In principle, I agree that a one-off example like this does not benefit from extensive refactoring to facilitate general use.  But... in practice, every example of this that I've seen in a long-lived codebase eventually metastasizes into a repeated copy/paste pattern, or a big gross mixin that all tests practically need.  Forcing everyone to deal with the problem sooner rather than later seems to have been a win on the few projects where I've gotten to practice it.

It's not exactly that this can't be code that's executed in a passing run of the test suite.  It's more a question of what the right balance point is.  If someone wants to generalize logic like this (and, fortunately, someone did generalize these particular examples - they're assertFalse and assertRaises, respectively) then that's great and the result is a higher level of confidence resulting from a successful run of the test suite.  I'd suggest that if tests like these exercise all of the implementation code (on a successful run), though, then you've still achieved a pretty high level of test coverage and maybe further efforts are more productively directed elsewhere (increasing the coverage level of other implementation code in Twisted, for example :).

Speaking only from my direct experience here, adding good test helpers is a net reduction in effort very quickly; they pay for themselves on only the third test you write with them :).  So I don't feel like this is much of a burden, but I'd be interested in hearing others' feedback here.
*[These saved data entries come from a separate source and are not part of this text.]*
This design comes from an exercise in tuning for small area on the open sky130 flow, not from production work.
Function was checked by simulation only, so behaviour that the tests miss may differ from the original.
Power figures rest on the tool's default switching activity, not on a simulated workload.

**design.v**
```verilog
module spf (
    input  wire        clk,
    input  wire        rst,         
    input  wire        h_we,
    input  wire [10:0] h_addr,
    input  wire [7:0]  h_wdata,
    output reg  [7:0]  h_rdata,
    input  wire [7:0]  rx_count,    
    input  wire [7:0]  rx_data,     
    output reg         rx_pop,      
    input  wire        tx_ready,
    input  wire        tx_empty,
    output reg         tx_push,
    output reg  [7:0]  tx_data
);
    localparam [7:0] CSUM_SEED  = 8'hAD;
    localparam [7:0] STOP       = 8'h07;
    localparam [7:0] SOF1       = 8'hF0;
    localparam [7:0] EOF1       = 8'h0F;
    localparam [7:0] ACK1_B     = 8'hF3;
    localparam [7:0] RSP_CMD_HI = 8'h00;
    localparam [9:0] POLL_LAST  = 10'd999;    
    localparam [7:0] OP_NOP       = 8'h00;
    localparam [7:0] OP_CSUM      = 8'h01;
    localparam [7:0] OP_BUILD     = 8'h02;
    localparam [7:0] OP_DRAIN     = 8'h03;
    localparam [7:0] OP_SEND      = 8'h04;
    localparam [7:0] OP_AWAIT_ACK = 8'h05;
    localparam [7:0] OP_READ_RESP = 8'h06;
    localparam [7:0] OP_EXEC_CMD  = 8'h07;
    localparam [7:0] OP_EXEC_REQ  = 8'h08;
    localparam [4:0] S_IDLE          = 5'h00;
    localparam [4:0] S_CSUM_RUN      = 5'h01;
    localparam [4:0] S_BUILD_RUN     = 5'h02;
    localparam [4:0] S_TX_SEND       = 5'h03;
    localparam [4:0] S_DRAIN_FLUSH   = 5'h04;
    localparam [4:0] S_DRAIN_DISCARD = 5'h05;
    localparam [4:0] S_ACK0          = 5'h06;
    localparam [4:0] S_ACK1          = 5'h07;
    localparam [4:0] S_RSP_SOF0      = 5'h08;
    localparam [4:0] S_RSP_SOF1      = 5'h09;
    localparam [4:0] S_RSP_CMDH      = 5'h0A;
    localparam [4:0] S_RSP_CMDL      = 5'h0B;
    localparam [4:0] S_RSP_LEN       = 5'h0C;
    localparam [4:0] S_RSP_PAY       = 5'h0D;
    localparam [4:0] S_RSP_CSUM      = 5'h0E;
    localparam [4:0] S_RSP_EOF0      = 5'h0F;
    localparam [4:0] S_RSP_EOF1      = 5'h10;
    localparam [2:0] E_NONE       = 3'd0;
    localparam [2:0] E_TIMEOUT    = 3'd1;
    localparam [2:0] E_FRAMING    = 3'd2;
    localparam [2:0] E_UNEXP_CMD  = 3'd3;
    localparam [2:0] E_INCOMPLETE = 3'd4;
    localparam [2:0] E_CHECKSUM   = 3'd5;
    localparam [2:0] E_ILLEGAL_OP = 3'd6;
    reg [7:0] op_r, cmd_r, len_r, exp_r, rxlen_r, csum_r, fbyte_r;
    reg [4:0] fstate_r;
    reg       busy, done, ok;
    reg [2:0] err;
    reg [4:0] state;
    reg [8:0] idx;       
    reg [7:0] acc;
    reg       seen;
    reg [9:0] poll;      
    wire [7:0] status = {1'b0, err, 1'b0, ok, done, busy};
    wire host_wr   = h_we && !busy;
    wire start     = host_wr && (h_addr == 11'h000);
    reg       en_do;             
    reg [4:0] en_s;
    reg       fin_do;            
    reg [2:0] fin_code;
    reg       cs_do;             
    reg [7:0] cs_b;
    reg       idx_inc;
    reg       poll_inc, poll_clr;
    reg       k_load, k_dec;
    reg       rxlen_we, fbyte_we, csum_we;
    reg       fb_we;
    reg [7:0] fb_b;
    reg       rb_we;
    reg       av_state;
    reg [7:0] av_exp;
    reg [2:0] av_err;
    wire       rx_have  = (rx_count != 8'd0);
    wire [8:0] len9     = {1'b0, len_r};
    wire [8:0] len4     = len9 + 9'd4;
    wire [8:0] last_off = len9 + 9'd6;
    wire [7:0] tx_at_pay;
    wire       cs_add  = (cs_b != STOP) || !seen;
    wire [7:0] cs_acc  = cs_add ? (acc + cs_b) : acc;
    wire       cs_seen = seen || (cs_b == STOP);
    always @* begin
        if (idx == 9'd0)              fb_b = STOP;
        else if (idx == 9'd1)         fb_b = SOF1;
        else if (idx == 9'd2)         fb_b = cmd_r;
        else if (idx == 9'd3)         fb_b = len_r;
        else if (idx < len4)          fb_b = tx_at_pay;
        else if (idx == len4)         fb_b = acc;
        else if (idx == len9 + 9'd5)  fb_b = STOP;
        else                          fb_b = EOF1;
    end
    reg       adv;
    reg       adv_fin;
    reg [4:0] adv_s;
    always @* begin
        adv_fin = 1'b1;
        adv_s   = S_IDLE;
        case (state)
            S_BUILD_RUN:     if (op_r != OP_BUILD)    begin adv_fin = 1'b0; adv_s = S_TX_SEND;   end
            S_TX_SEND:       if (op_r != OP_SEND)     begin adv_fin = 1'b0; adv_s = S_ACK0;      end
            S_DRAIN_DISCARD: if (op_r != OP_DRAIN)    begin adv_fin = 1'b0; adv_s = S_BUILD_RUN; end
            S_ACK1:          if (op_r == OP_EXEC_REQ) begin adv_fin = 1'b0; adv_s = S_RSP_SOF0;  end
            default: ;
        endcase
    end
    always @* begin
        en_do = 1'b0; en_s = S_IDLE;
        fin_do = 1'b0; fin_code = E_NONE;
        cs_do = 1'b0; cs_b = 8'h00;
        idx_inc = 1'b0;
        poll_inc = 1'b0; poll_clr = 1'b0;
        k_load = 1'b0; k_dec = 1'b0;
        rxlen_we = 1'b0; fbyte_we = 1'b0; csum_we = 1'b0;
        fb_we = 1'b0;
        rb_we = 1'b0;
        rx_pop = 1'b0;
        tx_push = 1'b0;
        tx_data = fb_b;
        av_state = 1'b0; av_exp = 8'h00; av_err = E_FRAMING;
        adv = 1'b0;
        if (start) begin
            case (h_wdata)
                OP_NOP:       begin fin_do = 1'b1; fin_code = E_NONE; end
                OP_CSUM:      begin en_do = 1'b1; en_s = S_CSUM_RUN; end
                OP_BUILD:     begin en_do = 1'b1; en_s = S_BUILD_RUN; end
                OP_DRAIN:     begin en_do = 1'b1; en_s = S_DRAIN_FLUSH; end
                OP_SEND:      begin en_do = 1'b1; en_s = S_BUILD_RUN; end
                OP_AWAIT_ACK: begin en_do = 1'b1; en_s = S_ACK0; end
                OP_READ_RESP: begin en_do = 1'b1; en_s = S_RSP_SOF0; end
                OP_EXEC_CMD:  begin en_do = 1'b1; en_s = S_DRAIN_FLUSH; end
                OP_EXEC_REQ:  begin en_do = 1'b1; en_s = S_DRAIN_FLUSH; end
                default:      begin fin_do = 1'b1; fin_code = E_ILLEGAL_OP; end
            endcase
        end else if (busy) begin
            case (state)
                S_CSUM_RUN: begin
                    if (idx < len4) begin
                        cs_do = 1'b1; cs_b = tx_at_pay;
                        idx_inc = 1'b1;
                    end else begin
                        csum_we = 1'b1;
                        adv = 1'b1;
                    end
                end
                S_BUILD_RUN: begin
                    if (idx == len4) csum_we = 1'b1;
                    fb_we = 1'b1;
                    if (idx >= 9'd2 && idx < len4) begin
                        cs_do = 1'b1; cs_b = fb_b;
                    end
                    if (idx == last_off) adv = 1'b1;
                    else idx_inc = 1'b1;
                end
                S_TX_SEND: begin
                    if (tx_ready) begin
                        tx_push = 1'b1;
                        if (idx == last_off) adv = 1'b1;
                        else idx_inc = 1'b1;
                    end
                end
                S_DRAIN_FLUSH: begin
                    if (tx_empty) begin
                        k_load = 1'b1;
                        en_do = 1'b1; en_s = S_DRAIN_DISCARD;
                    end
                end
                S_DRAIN_DISCARD: begin
                    if (poll[7:0] == 8'hFF) adv = 1'b1;
                    else begin
                        rx_pop = 1'b1;
                        k_dec = 1'b1;
                    end
                end
                S_ACK0:     begin av_state = 1'b1; av_exp = STOP;       av_err = E_FRAMING;   end
                S_ACK1:     begin av_state = 1'b1; av_exp = ACK1_B;     av_err = E_FRAMING;   end
                S_RSP_SOF0: begin av_state = 1'b1; av_exp = STOP;       av_err = E_FRAMING;   end
                S_RSP_SOF1: begin av_state = 1'b1; av_exp = SOF1;       av_err = E_FRAMING;   end
                S_RSP_CMDH: begin av_state = 1'b1; av_exp = RSP_CMD_HI; av_err = E_UNEXP_CMD; end
                S_RSP_CMDL: begin av_state = 1'b1; av_exp = exp_r;      av_err = E_UNEXP_CMD; end
                S_RSP_CSUM: begin av_state = 1'b1; av_exp = acc;        av_err = E_CHECKSUM;  end
                S_RSP_EOF0: begin av_state = 1'b1; av_exp = STOP;       av_err = E_FRAMING;   end
                S_RSP_EOF1: begin av_state = 1'b1; av_exp = EOF1;       av_err = E_FRAMING;   end
                S_RSP_LEN: begin
                    if (rx_have) begin
                        rx_pop = 1'b1;
                        rxlen_we = 1'b1;
                        cs_do = 1'b1; cs_b = rx_data;
                        en_do = 1'b1;
                        en_s = (rx_data == 8'd0) ? S_RSP_CSUM : S_RSP_PAY;
                    end else begin
                        poll_inc = 1'b1;
                        if (poll == POLL_LAST) begin fin_do = 1'b1; fin_code = E_TIMEOUT; end
                    end
                end
                S_RSP_PAY: begin
                    if (rx_have) begin
                        rx_pop = 1'b1;
                        rb_we = 1'b1;
                        cs_do = 1'b1; cs_b = rx_data;
                        poll_clr = 1'b1;
                        if (idx[7:0] + 8'd1 == rxlen_r) begin
                            en_do = 1'b1; en_s = S_RSP_CSUM;
                        end else begin
                            idx_inc = 1'b1;
                        end
                    end else begin
                        poll_inc = 1'b1;
                        if (poll == POLL_LAST) begin fin_do = 1'b1; fin_code = E_INCOMPLETE; end
                    end
                end
                default: ;
            endcase
            if (av_state) begin
                if (rx_have) begin
                    if (rx_data == av_exp) begin
                        rx_pop = 1'b1;
                        case (state)
                            S_ACK0:     begin en_do = 1'b1; en_s = S_ACK1; end
                            S_ACK1:     adv = 1'b1;
                            S_RSP_SOF0: begin en_do = 1'b1; en_s = S_RSP_SOF1; end
                            S_RSP_SOF1: begin en_do = 1'b1; en_s = S_RSP_CMDH; end
                            S_RSP_CMDH: begin
                                cs_do = 1'b1; cs_b = RSP_CMD_HI;
                                en_do = 1'b1; en_s = S_RSP_CMDL;
                            end
                            S_RSP_CMDL: begin
                                cs_do = 1'b1; cs_b = exp_r;
                                en_do = 1'b1; en_s = S_RSP_LEN;
                            end
                            S_RSP_CSUM: begin en_do = 1'b1; en_s = S_RSP_EOF0; end
                            S_RSP_EOF0: begin en_do = 1'b1; en_s = S_RSP_EOF1; end
                            default:    adv = 1'b1;    
                        endcase
                    end else begin
                        fbyte_we = 1'b1;
                        fin_do = 1'b1; fin_code = av_err;
                    end
                end else begin
                    poll_inc = 1'b1;
                    if (poll == POLL_LAST) begin fin_do = 1'b1; fin_code = E_TIMEOUT; end
                end
            end
            if (adv) begin
                if (adv_fin) begin fin_do = 1'b1; fin_code = E_NONE; end
                else begin en_do = 1'b1; en_s = adv_s; end
            end
        end
    end
    wire [7:0] acc_after = cs_do ? cs_acc : acc;
    always @(posedge clk) begin
        if (rst) begin
            op_r <= 8'h00; cmd_r <= 8'h00; len_r <= 8'h00; exp_r <= 8'h00;
            rxlen_r <= 8'h00; csum_r <= 8'h00; fbyte_r <= 8'h00; fstate_r <= 5'h00;
            busy <= 1'b0; done <= 1'b0; ok <= 1'b0; err <= E_NONE;
            state <= S_IDLE; idx <= 9'd0; acc <= 8'h00; seen <= 1'b0;
            poll <= 10'd0;
        end else begin
            if (host_wr) begin
                case (h_addr)
                    11'h002: cmd_r <= h_wdata;
                    11'h003: len_r <= h_wdata;
                    11'h004: exp_r <= h_wdata;
                    default: ;
                endcase
            end
            if (start) begin
                op_r <= h_wdata;
                done <= 1'b0; ok <= 1'b0; err <= E_NONE;
                fstate_r <= 5'h00; fbyte_r <= 8'h00;
                if (h_wdata == OP_READ_RESP || h_wdata == OP_EXEC_REQ) rxlen_r <= 8'h00;
                if (en_do) busy <= 1'b1;
            end
            if (cs_do) begin acc <= cs_acc; seen <= cs_seen; end
            if (idx_inc) idx <= idx + 9'd1;
            if (poll_inc || k_dec) poll <= poll + 10'd1;
            if (poll_clr) poll <= 10'd0;
            if (rxlen_we) rxlen_r <= rx_data;
            if (fbyte_we) fbyte_r <= rx_data;
            if (csum_we) csum_r <= acc;
            if (en_do) begin
                state <= en_s;
                poll <= k_load ? {2'b00, ~rx_count} : 10'd0;
                case (en_s)
                    S_CSUM_RUN:  begin acc <= CSUM_SEED; seen <= 1'b0; idx <= 9'd4; end
                    S_BUILD_RUN: begin acc <= CSUM_SEED; seen <= 1'b0; idx <= 9'd0; end
                    S_TX_SEND:  idx <= 9'd0;
                    S_RSP_SOF0: begin acc <= CSUM_SEED; seen <= 1'b0; end
                    S_RSP_PAY:  idx <= 9'd0;
                    S_RSP_CSUM: csum_r <= acc_after;
                    default: ;
                endcase
            end
            if (fin_do) begin
                if (fin_code != E_NONE && fin_code != E_ILLEGAL_OP) fstate_r <= state;
                err  <= fin_code;
                ok   <= (fin_code == E_NONE);
                done <= 1'b1;
                busy <= 1'b0;
                state <= S_IDLE;
            end
        end
    end
    wire [255:0] hrow;
    wire [255:0] erow;
    wire [15:0] h_hi = 16'd1 << h_addr[7:4];
    wire [15:0] h_lo = 16'd1 << h_addr[3:0];
    wire [15:0] e_hi = 16'd1 << idx[7:4];
    wire [15:0] e_lo = 16'd1 << idx[3:0];
    genvar r;
    generate
        for (r = 0; r < 256; r = r + 1) begin : dec
            assign hrow[r] = h_hi[r / 16] & h_lo[r % 16];
            assign erow[r] = e_hi[r / 16] & e_lo[r % 16];
        end
    endgenerate
    wire tx_wen = !rst && host_wr && (h_addr[10:8] == 3'b001);
    wire rx_wen = !rst && busy && rb_we;
    wire fb_wen = !rst && busy && fb_we;
    wire [8*255-1:0] tx_q;
    reg  [7:0] tx_hrd, tx_erd, rx_hrd, fb_hrd;
    generate
        for (r = 0; r < 255; r = r + 1) begin : txb
            reg  [7:0] q;
            wire we = tx_wen & hrow[r];
            always @(posedge clk) q <= ({8{we}} & h_wdata) | ({8{~we}} & q);
            assign tx_q[8*r +: 8] = q;
        end
    endgenerate
    wire [8*255-1:0] rx_q;
    generate
        for (r = 0; r < 255; r = r + 1) begin : rxb
            reg  [7:0] q;
            wire we = rx_wen & erow[r];
            always @(posedge clk) q <= ({8{we}} & rx_data) | ({8{~we}} & q);
            assign rx_q[8*r +: 8] = q;
        end
    endgenerate
    wire [8*262-1:0] fb_q;
    assign fb_q[15:0] = {SOF1, STOP};
    generate
        for (r = 2; r < 262; r = r + 1) begin : fbb
            reg  [7:0] q;
            wire we = fb_wen & erow[r % 256] & (idx[8] == (r >= 256));
            always @(posedge clk) q <= ({8{we}} & fb_b) | ({8{~we}} & q);
            assign fb_q[8*r +: 8] = q;
        end
    endgenerate
    integer j;
    always @* begin
        tx_hrd = 8'h00; tx_erd = 8'h00; rx_hrd = 8'h00; fb_hrd = 8'h00;
        for (j = 0; j < 255; j = j + 1) begin
            tx_hrd = tx_hrd | ({8{hrow[j]}} & tx_q[8*j +: 8]);
            tx_erd = tx_erd | ({8{erow[(j + 4) % 256]}} & tx_q[8*j +: 8]);
            rx_hrd = rx_hrd | ({8{hrow[j]}} & rx_q[8*j +: 8]);
        end
        for (j = 0; j < 262; j = j + 1)
            fb_hrd = fb_hrd | ({8{hrow[j % 256] & (h_addr[8] == (j >= 256))}} & fb_q[8*j +: 8]);
    end
    assign tx_at_pay = tx_erd;
    always @* begin
        h_rdata = 8'h00;
        case (h_addr[10:8])
            3'b000: begin
                case (h_addr[7:0])
                    8'h00: h_rdata = op_r;
                    8'h01: h_rdata = status;
                    8'h02: h_rdata = cmd_r;
                    8'h03: h_rdata = len_r;
                    8'h04: h_rdata = exp_r;
                    8'h05: h_rdata = rxlen_r;
                    8'h06: h_rdata = csum_r;
                    8'h07: h_rdata = {3'b000, fstate_r};
                    8'h08: h_rdata = fbyte_r;
                    default: h_rdata = 8'h00;
                endcase
            end
            3'b001: h_rdata = tx_hrd;
            3'b010: h_rdata = rx_hrd;
            3'b100: h_rdata = fb_hrd;
            3'b101: if (h_addr[7:0] < 8'h06) h_rdata = fb_hrd;
            default: h_rdata = 8'h00;
        endcase
    end
endmodule
```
If folks want a higher bar than this, I'm not going to argue (at least not much, at least not now).  The bar hasn't been this high in the past though (and there are many many such cases to be found in Twisted's test suite right now and I don't have the impression this has ever been much of a source of problems).

I wish it were easier to search my own reviews, because I think I've prodded people to factor this kind of stuff out, but I can't find any handy examples.

But, I can see that right after this, I'm going to have to answer Craig's email, so perhaps we'll get to see a specific example :).

Therefore, I think that asking folks to add independent test coverage to verify their fakes and ensure that the failure-reporting of their assertion messages are helpful in the event a test fails is a generally good idea, and we should keep the requirement for 100% coverage on both test and implementation coverage.

However, if there is contention around this, I'd much rather get a ratchet in place for implementation code that's reliable and everyone is happy with, so I'm OK with disabling coverage reporting for our *.test.* packages as a step towards that.

I completely agree that fakes should be verified.  So much so that I'm not even sure I believe in fakes in general anymore.  Instead, you should just have easy to use interfaces and ship inexpensive implementations alongside whatever other implementations you also need.


And all those implementations should have great test coverage.  I also completely agree that when tests fail, they should do so in a meaningful way.  I suspect slightly the implication that automated test coverage for the failure case demonstrates the failure is reported meaningfully, though. :)  I think we're still stuck with relying on humans (authors, reviewers) to verify that property.

Sure, rich and meaningful semantic error reporting is a human's job.  But "doesn't just raise an exception and lose all the information about what happened due to an attribute spelling error on the rare race-y test that fails 1/10000 times" is a good first approximation, and tests are good at that sort of thing ;-).